Work order:
Set down the entries once more, exactly as they are written.

Dataset excerpts:
== Segment start ==

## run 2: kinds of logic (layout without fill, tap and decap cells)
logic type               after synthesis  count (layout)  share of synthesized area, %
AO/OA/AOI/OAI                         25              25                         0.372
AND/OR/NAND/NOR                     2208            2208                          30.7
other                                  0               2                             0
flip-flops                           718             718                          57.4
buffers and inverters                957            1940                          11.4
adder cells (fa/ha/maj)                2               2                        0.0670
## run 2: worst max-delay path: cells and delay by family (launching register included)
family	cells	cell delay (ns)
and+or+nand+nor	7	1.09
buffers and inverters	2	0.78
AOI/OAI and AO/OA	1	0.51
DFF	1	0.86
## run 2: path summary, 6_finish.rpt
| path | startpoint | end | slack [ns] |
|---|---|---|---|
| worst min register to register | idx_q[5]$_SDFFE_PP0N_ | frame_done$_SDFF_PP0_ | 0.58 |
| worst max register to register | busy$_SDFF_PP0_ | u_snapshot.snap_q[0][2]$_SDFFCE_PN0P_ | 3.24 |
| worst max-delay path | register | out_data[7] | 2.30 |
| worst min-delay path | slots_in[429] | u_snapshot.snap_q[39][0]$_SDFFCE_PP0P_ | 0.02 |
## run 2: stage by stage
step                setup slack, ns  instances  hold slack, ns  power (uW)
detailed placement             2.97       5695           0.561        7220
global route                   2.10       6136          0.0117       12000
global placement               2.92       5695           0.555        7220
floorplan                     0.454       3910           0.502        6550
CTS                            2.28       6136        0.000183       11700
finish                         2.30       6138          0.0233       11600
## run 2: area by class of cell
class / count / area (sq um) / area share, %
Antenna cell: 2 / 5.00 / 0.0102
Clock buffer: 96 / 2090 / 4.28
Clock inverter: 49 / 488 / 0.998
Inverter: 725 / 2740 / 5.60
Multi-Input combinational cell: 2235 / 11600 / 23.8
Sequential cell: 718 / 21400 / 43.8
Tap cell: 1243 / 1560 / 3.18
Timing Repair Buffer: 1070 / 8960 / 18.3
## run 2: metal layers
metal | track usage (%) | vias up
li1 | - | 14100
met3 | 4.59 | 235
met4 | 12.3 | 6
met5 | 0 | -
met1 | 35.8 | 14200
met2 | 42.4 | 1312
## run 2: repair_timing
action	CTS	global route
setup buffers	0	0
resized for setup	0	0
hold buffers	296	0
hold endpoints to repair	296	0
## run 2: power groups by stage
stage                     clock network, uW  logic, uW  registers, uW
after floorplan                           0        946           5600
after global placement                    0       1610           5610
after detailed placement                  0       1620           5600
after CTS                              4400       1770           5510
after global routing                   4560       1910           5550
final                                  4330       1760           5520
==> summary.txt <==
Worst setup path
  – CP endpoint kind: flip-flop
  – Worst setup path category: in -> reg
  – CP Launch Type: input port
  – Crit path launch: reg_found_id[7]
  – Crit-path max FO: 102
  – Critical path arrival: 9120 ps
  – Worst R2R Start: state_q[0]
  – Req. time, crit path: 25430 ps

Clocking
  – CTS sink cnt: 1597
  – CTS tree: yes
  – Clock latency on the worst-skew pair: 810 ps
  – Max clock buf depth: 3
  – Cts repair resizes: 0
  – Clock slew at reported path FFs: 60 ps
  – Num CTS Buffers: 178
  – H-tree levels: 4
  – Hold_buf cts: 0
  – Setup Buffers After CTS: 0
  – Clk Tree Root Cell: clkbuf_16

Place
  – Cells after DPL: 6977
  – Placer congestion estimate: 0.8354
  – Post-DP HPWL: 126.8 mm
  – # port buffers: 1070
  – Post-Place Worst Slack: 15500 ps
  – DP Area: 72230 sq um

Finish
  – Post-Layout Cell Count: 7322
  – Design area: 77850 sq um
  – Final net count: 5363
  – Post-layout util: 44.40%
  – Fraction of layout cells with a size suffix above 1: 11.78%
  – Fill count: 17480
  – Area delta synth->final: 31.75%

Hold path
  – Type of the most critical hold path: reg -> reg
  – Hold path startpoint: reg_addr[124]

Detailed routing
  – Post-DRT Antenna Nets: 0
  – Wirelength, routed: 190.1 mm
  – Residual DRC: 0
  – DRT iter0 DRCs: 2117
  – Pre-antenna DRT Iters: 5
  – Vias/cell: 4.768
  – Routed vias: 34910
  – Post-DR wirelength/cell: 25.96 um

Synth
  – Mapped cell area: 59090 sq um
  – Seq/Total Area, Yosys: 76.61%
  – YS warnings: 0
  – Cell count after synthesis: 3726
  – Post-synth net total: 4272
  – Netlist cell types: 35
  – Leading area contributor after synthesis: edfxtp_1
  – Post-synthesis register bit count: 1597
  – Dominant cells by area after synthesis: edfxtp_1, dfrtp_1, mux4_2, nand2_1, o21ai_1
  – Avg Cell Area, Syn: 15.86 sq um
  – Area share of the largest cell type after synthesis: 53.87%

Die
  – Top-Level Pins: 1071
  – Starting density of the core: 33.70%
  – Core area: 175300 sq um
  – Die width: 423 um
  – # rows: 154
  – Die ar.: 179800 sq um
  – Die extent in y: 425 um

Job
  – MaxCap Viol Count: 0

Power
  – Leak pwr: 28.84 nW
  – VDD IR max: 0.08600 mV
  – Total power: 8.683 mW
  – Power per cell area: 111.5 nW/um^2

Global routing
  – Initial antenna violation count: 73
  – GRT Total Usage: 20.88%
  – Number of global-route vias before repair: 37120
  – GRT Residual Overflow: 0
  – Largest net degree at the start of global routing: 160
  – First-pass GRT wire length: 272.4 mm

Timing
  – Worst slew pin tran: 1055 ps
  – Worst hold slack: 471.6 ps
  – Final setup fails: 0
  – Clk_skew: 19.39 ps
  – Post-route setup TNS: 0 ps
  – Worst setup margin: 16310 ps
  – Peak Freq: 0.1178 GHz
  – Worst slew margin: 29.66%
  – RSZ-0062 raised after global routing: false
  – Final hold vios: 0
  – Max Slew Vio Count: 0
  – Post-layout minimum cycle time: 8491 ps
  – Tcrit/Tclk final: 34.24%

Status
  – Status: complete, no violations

== Segment end ==

Answer section:
## run 2: kinds of logic (layout without fill, tap and decap cells)
logic type               after synthesis  count (layout)  share of synthesized area, %
AO/OA/AOI/OAI                         25              25                         0.372
AND/OR/NAND/NOR                     2208            2208                          30.7
other                                  0               2                             0
flip-flops                           718             718                          57.4
buffers and inverters                957            1940                          11.4
adder cells (fa/ha/maj)                2               2                        0.0670
## run 2: worst max-delay path: cells and delay by family (launching register included)
family	cells	cell delay (ns)
and+or+nand+nor	7	1.09
buffers and inverters	2	0.78
AOI/OAI and AO/OA	1	0.51
DFF	1	0.86
## run 2: path summary, 6_finish.rpt
| path | startpoint | end | slack [ns] |
|---|---|---|---|
| worst min register to register | idx_q[5]$_SDFFE_PP0N_ | frame_done$_SDFF_PP0_ | 0.58 |
| worst max register to register | busy$_SDFF_PP0_ | u_snapshot.snap_q[0][2]$_SDFFCE_PN0P_ | 3.24 |
| worst max-delay path | register | out_data[7] | 2.30 |
| worst min-delay path | slots_in[429] | u_snapshot.snap_q[39][0]$_SDFFCE_PP0P_ | 0.02 |
## run 2: stage by stage
step                setup slack, ns  instances  hold slack, ns  power (uW)
detailed placement             2.97       5695           0.561        7220
global route                   2.10       6136          0.0117       12000
global placement               2.92       5695           0.555        7220
floorplan                     0.454       3910           0.502        6550
CTS                            2.28       6136        0.000183       11700
finish                         2.30       6138          0.0233       11600
## run 2: area by class of cell
class / count / area (sq um) / area share, %
Antenna cell: 2 / 5.00 / 0.0102
Clock buffer: 96 / 2090 / 4.28
Clock inverter: 49 / 488 / 0.998
Inverter: 725 / 2740 / 5.60
Multi-Input combinational cell: 2235 / 11600 / 23.8
Sequential cell: 718 / 21400 / 43.8
Tap cell: 1243 / 1560 / 3.18
Timing Repair Buffer: 1070 / 8960 / 18.3
## run 2: metal layers
metal | track usage (%) | vias up
li1 | - | 14100
met3 | 4.59 | 235
met4 | 12.3 | 6
met5 | 0 | -
met1 | 35.8 | 14200
met2 | 42.4 | 1312
## run 2: repair_timing
action	CTS	global route
setup buffers	0	0
resized for setup	0	0
hold buffers	296	0
hold endpoints to repair	296	0
## run 2: power groups by stage
stage                     clock network, uW  logic, uW  registers, uW
after floorplan                           0        946           5600
after global placement                    0       1610           5610
after detailed placement                  0       1620           5600
after CTS                              4400       1770           5510
after global routing                   4560       1910           5550
final                                  4330       1760           5520
==> summary.txt <==
Worst setup path
  – CP endpoint kind: flip-flop
  – Worst setup path category: in -> reg
  – CP Launch Type: input port
  – Crit path launch: reg_found_id[7]
  – Crit-path max FO: 102
  – Critical path arrival: 9120 ps
  – Worst R2R Start: state_q[0]
  – Req. time, crit path: 25430 ps

Clocking
  – CTS sink cnt: 1597
  – CTS tree: yes
  – Clock latency on the worst-skew pair: 810 ps
  – Max clock buf depth: 3
  – Cts repair resizes: 0
  – Clock slew at reported path FFs: 60 ps
  – Num CTS Buffers: 178
  – H-tree levels: 4
  – Hold_buf cts: 0
  – Setup Buffers After CTS: 0
  – Clk Tree Root Cell: clkbuf_16

Place
  – Cells after DPL: 6977
  – Placer congestion estimate: 0.8354
  – Post-DP HPWL: 126.8 mm
  – # port buffers: 1070
  – Post-Place Worst Slack: 15500 ps
  – DP Area: 72230 sq um

Finish
  – Post-Layout Cell Count: 7322
  – Design area: 77850 sq um
  – Final net count: 5363
  – Post-layout util: 44.40%
  – Fraction of layout cells with a size suffix above 1: 11.78%
  – Fill count: 17480
  – Area delta synth->final: 31.75%

Hold path
  – Type of the most critical hold path: reg -> reg
  – Hold path startpoint: reg_addr[124]

Detailed routing
  – Post-DRT Antenna Nets: 0
  – Wirelength, routed: 190.1 mm
  – Residual DRC: 0
  – DRT iter0 DRCs: 2117
  – Pre-antenna DRT Iters: 5
  – Vias/cell: 4.768
  – Routed vias: 34910
  – Post-DR wirelength/cell: 25.96 um

Synth
  – Mapped cell area: 59090 sq um
  – Seq/Total Area, Yosys: 76.61%
  – YS warnings: 0
  – Cell count after synthesis: 3726
  – Post-synth net total: 4272
  – Netlist cell types: 35
  – Leading area contributor after synthesis: edfxtp_1
  – Post-synthesis register bit count: 1597
  – Dominant cells by area after synthesis: edfxtp_1, dfrtp_1, mux4_2, nand2_1, o21ai_1
  – Avg Cell Area, Syn: 15.86 sq um
  – Area share of the largest cell type after synthesis: 53.87%

Die
  – Top-Level Pins: 1071
  – Starting density of the core: 33.70%
  – Core area: 175300 sq um
  – Die width: 423 um
  – # rows: 154
  – Die ar.: 179800 sq um
  – Die extent in y: 425 um

Job
  – MaxCap Viol Count: 0

Power
  – Leak pwr: 28.84 nW
  – VDD IR max: 0.08600 mV
  – Total power: 8.683 mW
  – Power per cell area: 111.5 nW/um^2

Global routing
  – Initial antenna violation count: 73
  – GRT Total Usage: 20.88%
  – Number of global-route vias before repair: 37120
  – GRT Residual Overflow: 0
  – Largest net degree at the start of global routing: 160
  – First-pass GRT wire length: 272.4 mm

Timing
  – Worst slew pin tran: 1055 ps
  – Worst hold slack: 471.6 ps
  – Final setup fails: 0
  – Clk_skew: 19.39 ps
  – Post-route setup TNS: 0 ps
  – Worst setup margin: 16310 ps
  – Peak Freq: 0.1178 GHz
  – Worst slew margin: 29.66%
  – RSZ-0062 raised after global routing: false
  – Final hold vios: 0
  – Max Slew Vio Count: 0
  – Post-layout minimum cycle time: 8491 ps
  – Tcrit/Tclk final: 34.24%

Status
  – Status: complete, no violations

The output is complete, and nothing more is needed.